Stored data
=====

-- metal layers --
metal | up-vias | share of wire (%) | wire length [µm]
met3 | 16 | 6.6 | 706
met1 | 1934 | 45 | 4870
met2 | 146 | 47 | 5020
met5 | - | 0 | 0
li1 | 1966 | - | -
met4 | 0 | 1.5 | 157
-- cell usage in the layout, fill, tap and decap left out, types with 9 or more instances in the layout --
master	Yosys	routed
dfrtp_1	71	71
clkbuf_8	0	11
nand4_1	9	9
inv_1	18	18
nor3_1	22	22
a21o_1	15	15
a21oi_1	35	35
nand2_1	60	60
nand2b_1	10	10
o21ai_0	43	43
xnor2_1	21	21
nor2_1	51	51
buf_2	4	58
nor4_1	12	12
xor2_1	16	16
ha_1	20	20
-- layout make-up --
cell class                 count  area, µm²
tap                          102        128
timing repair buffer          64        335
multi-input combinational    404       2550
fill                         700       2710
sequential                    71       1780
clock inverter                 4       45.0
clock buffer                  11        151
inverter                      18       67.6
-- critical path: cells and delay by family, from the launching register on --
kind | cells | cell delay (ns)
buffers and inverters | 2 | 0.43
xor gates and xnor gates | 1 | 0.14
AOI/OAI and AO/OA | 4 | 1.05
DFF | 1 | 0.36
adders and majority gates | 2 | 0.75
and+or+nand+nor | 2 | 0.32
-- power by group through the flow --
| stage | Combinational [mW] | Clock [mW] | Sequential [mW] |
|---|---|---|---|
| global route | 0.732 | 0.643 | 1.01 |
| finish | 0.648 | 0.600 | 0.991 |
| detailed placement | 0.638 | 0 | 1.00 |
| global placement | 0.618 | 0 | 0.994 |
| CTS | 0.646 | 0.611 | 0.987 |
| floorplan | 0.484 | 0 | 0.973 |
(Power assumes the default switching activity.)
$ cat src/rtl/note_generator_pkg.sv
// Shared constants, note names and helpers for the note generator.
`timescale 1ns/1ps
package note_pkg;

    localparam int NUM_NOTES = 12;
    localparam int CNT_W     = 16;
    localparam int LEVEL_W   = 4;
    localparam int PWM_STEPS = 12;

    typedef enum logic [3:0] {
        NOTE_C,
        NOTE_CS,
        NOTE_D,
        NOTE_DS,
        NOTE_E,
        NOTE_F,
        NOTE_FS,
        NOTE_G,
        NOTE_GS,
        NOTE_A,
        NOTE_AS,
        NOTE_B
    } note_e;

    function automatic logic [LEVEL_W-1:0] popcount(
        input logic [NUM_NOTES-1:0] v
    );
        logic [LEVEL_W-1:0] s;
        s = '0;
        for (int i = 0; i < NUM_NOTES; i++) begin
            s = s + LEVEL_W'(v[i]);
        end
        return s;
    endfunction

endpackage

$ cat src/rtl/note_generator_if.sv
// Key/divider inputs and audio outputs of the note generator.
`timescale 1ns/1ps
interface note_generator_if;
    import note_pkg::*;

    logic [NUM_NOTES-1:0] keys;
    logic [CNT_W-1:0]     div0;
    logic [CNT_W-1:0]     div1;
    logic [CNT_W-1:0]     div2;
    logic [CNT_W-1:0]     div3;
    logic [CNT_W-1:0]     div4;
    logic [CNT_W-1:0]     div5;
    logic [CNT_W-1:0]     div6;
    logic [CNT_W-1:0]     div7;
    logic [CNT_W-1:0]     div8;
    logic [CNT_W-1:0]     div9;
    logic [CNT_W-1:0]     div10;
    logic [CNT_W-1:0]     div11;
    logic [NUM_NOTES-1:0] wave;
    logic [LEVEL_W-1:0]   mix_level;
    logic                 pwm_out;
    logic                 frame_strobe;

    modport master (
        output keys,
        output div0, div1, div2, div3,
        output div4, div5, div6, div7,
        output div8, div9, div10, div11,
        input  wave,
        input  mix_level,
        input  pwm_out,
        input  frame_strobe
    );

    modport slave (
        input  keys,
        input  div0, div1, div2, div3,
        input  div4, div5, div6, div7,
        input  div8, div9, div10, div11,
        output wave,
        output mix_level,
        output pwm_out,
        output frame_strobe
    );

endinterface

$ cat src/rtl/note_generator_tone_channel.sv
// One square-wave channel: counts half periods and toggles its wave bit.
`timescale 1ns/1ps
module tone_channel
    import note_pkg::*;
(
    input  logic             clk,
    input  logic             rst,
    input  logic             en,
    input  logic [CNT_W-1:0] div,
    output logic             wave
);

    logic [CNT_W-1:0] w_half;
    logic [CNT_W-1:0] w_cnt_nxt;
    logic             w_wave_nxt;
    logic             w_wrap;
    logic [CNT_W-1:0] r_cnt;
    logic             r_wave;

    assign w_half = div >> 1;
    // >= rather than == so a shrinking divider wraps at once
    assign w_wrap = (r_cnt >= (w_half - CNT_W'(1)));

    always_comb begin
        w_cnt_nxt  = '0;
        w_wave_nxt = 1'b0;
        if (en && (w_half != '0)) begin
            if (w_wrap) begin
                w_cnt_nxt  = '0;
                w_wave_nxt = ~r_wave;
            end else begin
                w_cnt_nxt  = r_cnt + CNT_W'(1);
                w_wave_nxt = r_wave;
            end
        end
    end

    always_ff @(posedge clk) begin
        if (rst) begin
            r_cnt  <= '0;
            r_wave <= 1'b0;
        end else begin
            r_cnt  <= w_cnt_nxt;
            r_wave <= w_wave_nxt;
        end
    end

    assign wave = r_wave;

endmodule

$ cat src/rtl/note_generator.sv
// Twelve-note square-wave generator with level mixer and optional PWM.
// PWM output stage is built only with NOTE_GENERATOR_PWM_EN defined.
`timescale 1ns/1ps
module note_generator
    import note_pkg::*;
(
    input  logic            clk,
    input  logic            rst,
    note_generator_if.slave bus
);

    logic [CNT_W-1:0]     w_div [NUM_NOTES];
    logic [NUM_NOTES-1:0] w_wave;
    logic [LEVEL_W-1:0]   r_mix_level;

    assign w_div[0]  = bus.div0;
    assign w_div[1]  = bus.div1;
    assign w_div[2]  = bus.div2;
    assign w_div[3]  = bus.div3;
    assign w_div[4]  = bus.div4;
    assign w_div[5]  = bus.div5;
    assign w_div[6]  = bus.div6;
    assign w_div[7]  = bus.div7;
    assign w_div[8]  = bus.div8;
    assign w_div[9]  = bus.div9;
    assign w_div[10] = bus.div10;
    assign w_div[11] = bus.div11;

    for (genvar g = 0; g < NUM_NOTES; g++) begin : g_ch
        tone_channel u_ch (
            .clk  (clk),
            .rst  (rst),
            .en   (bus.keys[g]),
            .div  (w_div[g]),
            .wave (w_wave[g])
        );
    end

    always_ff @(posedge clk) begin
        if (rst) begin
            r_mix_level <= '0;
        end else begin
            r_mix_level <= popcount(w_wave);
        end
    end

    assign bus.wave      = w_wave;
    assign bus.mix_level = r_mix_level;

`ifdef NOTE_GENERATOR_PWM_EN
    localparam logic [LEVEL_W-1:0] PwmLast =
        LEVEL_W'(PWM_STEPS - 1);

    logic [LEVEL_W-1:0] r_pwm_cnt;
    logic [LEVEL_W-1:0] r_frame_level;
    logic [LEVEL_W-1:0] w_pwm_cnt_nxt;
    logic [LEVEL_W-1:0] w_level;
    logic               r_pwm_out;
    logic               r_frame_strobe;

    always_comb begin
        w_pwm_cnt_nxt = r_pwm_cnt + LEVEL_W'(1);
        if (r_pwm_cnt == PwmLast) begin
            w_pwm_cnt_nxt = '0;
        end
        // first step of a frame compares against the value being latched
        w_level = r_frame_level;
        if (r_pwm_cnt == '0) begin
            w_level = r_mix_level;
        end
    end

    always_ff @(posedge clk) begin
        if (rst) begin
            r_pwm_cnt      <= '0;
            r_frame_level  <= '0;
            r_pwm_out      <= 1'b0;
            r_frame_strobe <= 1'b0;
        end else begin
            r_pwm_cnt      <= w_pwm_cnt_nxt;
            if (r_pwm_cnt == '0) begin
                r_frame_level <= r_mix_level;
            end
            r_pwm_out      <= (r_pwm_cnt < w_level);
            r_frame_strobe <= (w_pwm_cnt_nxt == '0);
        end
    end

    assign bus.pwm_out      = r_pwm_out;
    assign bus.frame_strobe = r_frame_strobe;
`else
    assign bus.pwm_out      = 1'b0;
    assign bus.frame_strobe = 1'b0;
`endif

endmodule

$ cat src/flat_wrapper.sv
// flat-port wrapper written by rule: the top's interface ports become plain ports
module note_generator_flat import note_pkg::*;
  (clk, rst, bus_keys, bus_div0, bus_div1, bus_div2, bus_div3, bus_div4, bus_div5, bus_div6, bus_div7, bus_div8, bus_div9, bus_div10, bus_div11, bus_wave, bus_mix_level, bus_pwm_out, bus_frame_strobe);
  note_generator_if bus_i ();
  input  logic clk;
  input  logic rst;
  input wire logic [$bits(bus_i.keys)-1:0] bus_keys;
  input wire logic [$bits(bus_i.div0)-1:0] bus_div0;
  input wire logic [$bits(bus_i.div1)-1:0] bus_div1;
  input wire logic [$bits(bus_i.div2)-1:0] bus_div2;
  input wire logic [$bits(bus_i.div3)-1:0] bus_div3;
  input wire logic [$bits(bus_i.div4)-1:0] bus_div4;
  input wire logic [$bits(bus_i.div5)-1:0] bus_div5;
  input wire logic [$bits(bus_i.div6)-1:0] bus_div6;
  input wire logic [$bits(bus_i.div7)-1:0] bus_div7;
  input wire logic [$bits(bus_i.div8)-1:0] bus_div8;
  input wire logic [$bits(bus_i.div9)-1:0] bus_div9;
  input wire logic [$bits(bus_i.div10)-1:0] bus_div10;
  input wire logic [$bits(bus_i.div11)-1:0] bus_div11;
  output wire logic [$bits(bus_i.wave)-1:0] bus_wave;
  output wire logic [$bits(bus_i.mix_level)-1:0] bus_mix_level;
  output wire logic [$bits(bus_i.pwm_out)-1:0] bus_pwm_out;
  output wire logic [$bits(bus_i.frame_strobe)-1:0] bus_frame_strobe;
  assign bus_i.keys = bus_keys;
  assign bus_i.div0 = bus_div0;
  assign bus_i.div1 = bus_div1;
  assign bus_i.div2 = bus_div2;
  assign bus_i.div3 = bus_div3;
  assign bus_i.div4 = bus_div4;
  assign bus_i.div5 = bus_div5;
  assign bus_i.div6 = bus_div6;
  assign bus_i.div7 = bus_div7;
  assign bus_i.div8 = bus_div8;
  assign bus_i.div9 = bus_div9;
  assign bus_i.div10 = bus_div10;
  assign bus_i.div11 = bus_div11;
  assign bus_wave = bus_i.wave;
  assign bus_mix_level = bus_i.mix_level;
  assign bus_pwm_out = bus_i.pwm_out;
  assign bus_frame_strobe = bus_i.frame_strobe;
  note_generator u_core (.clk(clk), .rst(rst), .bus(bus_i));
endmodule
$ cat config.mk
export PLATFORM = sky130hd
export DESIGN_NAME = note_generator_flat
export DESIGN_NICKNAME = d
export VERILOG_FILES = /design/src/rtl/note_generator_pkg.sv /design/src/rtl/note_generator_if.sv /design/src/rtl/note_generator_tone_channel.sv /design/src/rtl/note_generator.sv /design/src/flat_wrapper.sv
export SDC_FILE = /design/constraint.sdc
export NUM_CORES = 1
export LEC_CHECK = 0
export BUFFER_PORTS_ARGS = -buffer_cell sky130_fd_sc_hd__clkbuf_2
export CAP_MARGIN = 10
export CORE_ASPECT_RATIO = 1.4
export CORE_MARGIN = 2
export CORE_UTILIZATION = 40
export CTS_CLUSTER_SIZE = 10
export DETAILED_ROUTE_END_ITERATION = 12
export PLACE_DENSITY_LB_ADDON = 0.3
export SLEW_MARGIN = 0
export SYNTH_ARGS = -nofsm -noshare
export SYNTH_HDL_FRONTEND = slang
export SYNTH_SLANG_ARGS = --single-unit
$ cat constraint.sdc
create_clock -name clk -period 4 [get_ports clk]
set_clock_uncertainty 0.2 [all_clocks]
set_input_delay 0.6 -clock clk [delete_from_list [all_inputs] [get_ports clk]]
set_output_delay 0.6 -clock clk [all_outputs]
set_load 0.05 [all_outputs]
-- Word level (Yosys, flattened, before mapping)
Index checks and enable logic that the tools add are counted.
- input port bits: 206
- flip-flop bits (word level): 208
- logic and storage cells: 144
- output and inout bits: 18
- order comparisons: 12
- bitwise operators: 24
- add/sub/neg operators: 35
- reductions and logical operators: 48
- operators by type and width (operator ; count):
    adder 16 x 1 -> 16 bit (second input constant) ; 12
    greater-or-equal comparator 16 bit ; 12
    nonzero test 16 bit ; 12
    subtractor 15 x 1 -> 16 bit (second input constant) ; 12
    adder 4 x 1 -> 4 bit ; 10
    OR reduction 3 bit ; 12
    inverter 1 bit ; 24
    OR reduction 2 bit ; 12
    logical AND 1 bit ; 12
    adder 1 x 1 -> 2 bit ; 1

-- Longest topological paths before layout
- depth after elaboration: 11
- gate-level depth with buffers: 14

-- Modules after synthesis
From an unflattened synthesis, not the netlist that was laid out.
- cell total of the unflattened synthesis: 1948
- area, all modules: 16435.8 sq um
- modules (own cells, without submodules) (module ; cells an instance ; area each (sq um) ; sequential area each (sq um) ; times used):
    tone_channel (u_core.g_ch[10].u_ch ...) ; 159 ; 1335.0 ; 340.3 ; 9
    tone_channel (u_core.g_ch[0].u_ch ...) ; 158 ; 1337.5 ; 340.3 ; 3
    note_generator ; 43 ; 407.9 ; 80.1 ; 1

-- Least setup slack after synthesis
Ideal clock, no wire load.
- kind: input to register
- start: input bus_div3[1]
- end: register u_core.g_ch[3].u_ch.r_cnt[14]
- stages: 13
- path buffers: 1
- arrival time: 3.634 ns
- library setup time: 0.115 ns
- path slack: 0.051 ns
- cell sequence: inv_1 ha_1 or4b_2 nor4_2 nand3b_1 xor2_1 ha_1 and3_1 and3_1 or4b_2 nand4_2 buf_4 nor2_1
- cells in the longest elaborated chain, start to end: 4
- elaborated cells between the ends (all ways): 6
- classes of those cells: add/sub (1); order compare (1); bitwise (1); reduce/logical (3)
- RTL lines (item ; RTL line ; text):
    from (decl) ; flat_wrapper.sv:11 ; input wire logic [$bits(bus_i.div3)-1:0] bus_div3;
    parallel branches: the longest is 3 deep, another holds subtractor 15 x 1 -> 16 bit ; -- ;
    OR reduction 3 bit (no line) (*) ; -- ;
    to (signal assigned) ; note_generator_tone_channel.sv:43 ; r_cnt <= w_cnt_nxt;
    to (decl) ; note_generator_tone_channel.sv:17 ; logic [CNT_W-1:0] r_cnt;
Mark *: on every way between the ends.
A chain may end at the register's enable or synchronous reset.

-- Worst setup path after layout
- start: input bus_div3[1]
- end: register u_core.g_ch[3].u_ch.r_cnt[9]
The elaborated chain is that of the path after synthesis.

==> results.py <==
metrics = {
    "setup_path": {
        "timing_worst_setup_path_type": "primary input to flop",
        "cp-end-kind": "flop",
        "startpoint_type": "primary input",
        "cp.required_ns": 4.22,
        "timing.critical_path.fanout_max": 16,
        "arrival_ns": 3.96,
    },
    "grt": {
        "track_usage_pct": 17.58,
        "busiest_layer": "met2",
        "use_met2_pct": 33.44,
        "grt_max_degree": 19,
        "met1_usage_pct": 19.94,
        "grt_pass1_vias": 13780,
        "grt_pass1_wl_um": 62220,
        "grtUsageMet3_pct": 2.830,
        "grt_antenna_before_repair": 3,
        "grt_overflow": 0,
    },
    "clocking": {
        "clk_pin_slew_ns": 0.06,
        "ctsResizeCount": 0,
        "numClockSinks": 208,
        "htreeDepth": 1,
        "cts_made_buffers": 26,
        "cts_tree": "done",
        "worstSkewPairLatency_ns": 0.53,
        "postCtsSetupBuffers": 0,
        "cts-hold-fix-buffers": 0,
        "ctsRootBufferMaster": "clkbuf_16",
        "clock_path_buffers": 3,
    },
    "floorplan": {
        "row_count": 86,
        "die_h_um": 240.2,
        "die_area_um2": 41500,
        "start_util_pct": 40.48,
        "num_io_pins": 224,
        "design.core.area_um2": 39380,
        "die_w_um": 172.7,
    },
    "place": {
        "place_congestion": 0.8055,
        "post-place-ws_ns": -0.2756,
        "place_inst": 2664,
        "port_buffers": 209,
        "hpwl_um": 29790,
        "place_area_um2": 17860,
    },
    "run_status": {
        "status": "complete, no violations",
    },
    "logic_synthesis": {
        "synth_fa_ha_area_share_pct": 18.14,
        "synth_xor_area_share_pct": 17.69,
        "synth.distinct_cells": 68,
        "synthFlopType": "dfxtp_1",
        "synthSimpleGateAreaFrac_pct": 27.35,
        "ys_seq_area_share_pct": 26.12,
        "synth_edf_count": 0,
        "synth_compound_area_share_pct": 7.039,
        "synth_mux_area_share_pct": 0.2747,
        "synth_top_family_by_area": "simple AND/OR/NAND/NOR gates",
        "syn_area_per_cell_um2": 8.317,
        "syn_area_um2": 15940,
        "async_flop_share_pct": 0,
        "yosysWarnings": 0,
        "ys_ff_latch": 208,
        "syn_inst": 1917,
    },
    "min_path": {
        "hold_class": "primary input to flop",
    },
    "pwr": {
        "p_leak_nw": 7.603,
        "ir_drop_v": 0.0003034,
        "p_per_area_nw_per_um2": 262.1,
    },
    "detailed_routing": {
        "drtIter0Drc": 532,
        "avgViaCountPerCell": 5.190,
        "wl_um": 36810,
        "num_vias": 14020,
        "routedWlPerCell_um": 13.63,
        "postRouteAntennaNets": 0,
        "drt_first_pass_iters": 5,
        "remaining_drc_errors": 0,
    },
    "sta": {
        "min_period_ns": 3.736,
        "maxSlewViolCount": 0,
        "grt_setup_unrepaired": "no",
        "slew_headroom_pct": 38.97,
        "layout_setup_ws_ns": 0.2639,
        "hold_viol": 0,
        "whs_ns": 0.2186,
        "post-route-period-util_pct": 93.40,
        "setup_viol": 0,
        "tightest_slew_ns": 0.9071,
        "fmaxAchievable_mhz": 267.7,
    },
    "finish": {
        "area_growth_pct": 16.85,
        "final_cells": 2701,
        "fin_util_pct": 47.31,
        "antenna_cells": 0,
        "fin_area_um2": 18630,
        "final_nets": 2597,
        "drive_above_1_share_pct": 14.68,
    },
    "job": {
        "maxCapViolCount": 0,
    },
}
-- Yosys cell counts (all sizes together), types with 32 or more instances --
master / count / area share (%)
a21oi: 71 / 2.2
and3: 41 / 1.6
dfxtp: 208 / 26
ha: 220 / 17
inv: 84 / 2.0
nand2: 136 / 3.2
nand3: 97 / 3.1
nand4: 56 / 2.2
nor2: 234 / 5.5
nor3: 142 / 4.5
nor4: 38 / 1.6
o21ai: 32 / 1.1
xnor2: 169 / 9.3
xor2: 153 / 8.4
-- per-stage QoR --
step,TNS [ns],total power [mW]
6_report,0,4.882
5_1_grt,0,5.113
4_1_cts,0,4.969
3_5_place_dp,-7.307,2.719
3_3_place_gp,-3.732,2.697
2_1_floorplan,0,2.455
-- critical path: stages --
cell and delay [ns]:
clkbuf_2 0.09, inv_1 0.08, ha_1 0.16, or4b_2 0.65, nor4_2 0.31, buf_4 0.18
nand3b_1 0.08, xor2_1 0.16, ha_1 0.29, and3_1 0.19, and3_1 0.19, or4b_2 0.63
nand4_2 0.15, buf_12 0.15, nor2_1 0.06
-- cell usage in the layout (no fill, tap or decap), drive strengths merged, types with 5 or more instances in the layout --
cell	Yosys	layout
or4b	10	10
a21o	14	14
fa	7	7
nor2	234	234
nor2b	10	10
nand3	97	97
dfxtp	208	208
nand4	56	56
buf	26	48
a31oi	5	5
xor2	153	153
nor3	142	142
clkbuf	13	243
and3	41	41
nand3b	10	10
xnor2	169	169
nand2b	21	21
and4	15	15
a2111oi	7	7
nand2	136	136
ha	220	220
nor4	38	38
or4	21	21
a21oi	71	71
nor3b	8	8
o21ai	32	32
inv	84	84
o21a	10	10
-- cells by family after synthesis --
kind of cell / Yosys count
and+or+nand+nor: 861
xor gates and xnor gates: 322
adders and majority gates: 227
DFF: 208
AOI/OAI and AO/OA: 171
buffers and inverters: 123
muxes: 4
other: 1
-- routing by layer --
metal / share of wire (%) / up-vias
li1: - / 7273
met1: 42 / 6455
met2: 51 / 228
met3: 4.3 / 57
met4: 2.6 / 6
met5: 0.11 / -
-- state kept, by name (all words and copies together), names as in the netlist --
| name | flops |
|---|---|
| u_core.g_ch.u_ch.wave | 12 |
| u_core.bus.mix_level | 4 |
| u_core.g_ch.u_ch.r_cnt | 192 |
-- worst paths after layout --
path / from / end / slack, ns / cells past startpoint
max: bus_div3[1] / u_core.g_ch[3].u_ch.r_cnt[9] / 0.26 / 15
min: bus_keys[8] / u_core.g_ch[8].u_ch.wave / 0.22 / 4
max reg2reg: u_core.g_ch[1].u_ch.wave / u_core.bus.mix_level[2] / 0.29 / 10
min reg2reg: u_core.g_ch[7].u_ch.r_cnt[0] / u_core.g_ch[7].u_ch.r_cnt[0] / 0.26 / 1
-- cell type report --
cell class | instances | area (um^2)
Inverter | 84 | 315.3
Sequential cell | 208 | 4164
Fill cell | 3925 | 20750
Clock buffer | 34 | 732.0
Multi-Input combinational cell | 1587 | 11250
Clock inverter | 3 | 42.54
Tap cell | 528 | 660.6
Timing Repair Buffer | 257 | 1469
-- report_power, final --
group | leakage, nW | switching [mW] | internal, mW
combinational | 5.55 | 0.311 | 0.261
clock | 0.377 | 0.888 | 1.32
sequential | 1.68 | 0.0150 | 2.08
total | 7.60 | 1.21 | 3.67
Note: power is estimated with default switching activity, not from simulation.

=====

#### The task
Above are the records; from them, give again exactly the lines from the one containing "adder 16 x 1" to the one containing "inverter 1 bit ; 24", both lines included, and nothing more.

#### Written response
    adder 16 x 1 -> 16 bit (second input constant) ; 12
    greater-or-equal comparator 16 bit ; 12
    nonzero test 16 bit ; 12
    subtractor 15 x 1 -> 16 bit (second input constant) ; 12
    adder 4 x 1 -> 4 bit ; 10
    OR reduction 3 bit ; 12
    inverter 1 bit ; 24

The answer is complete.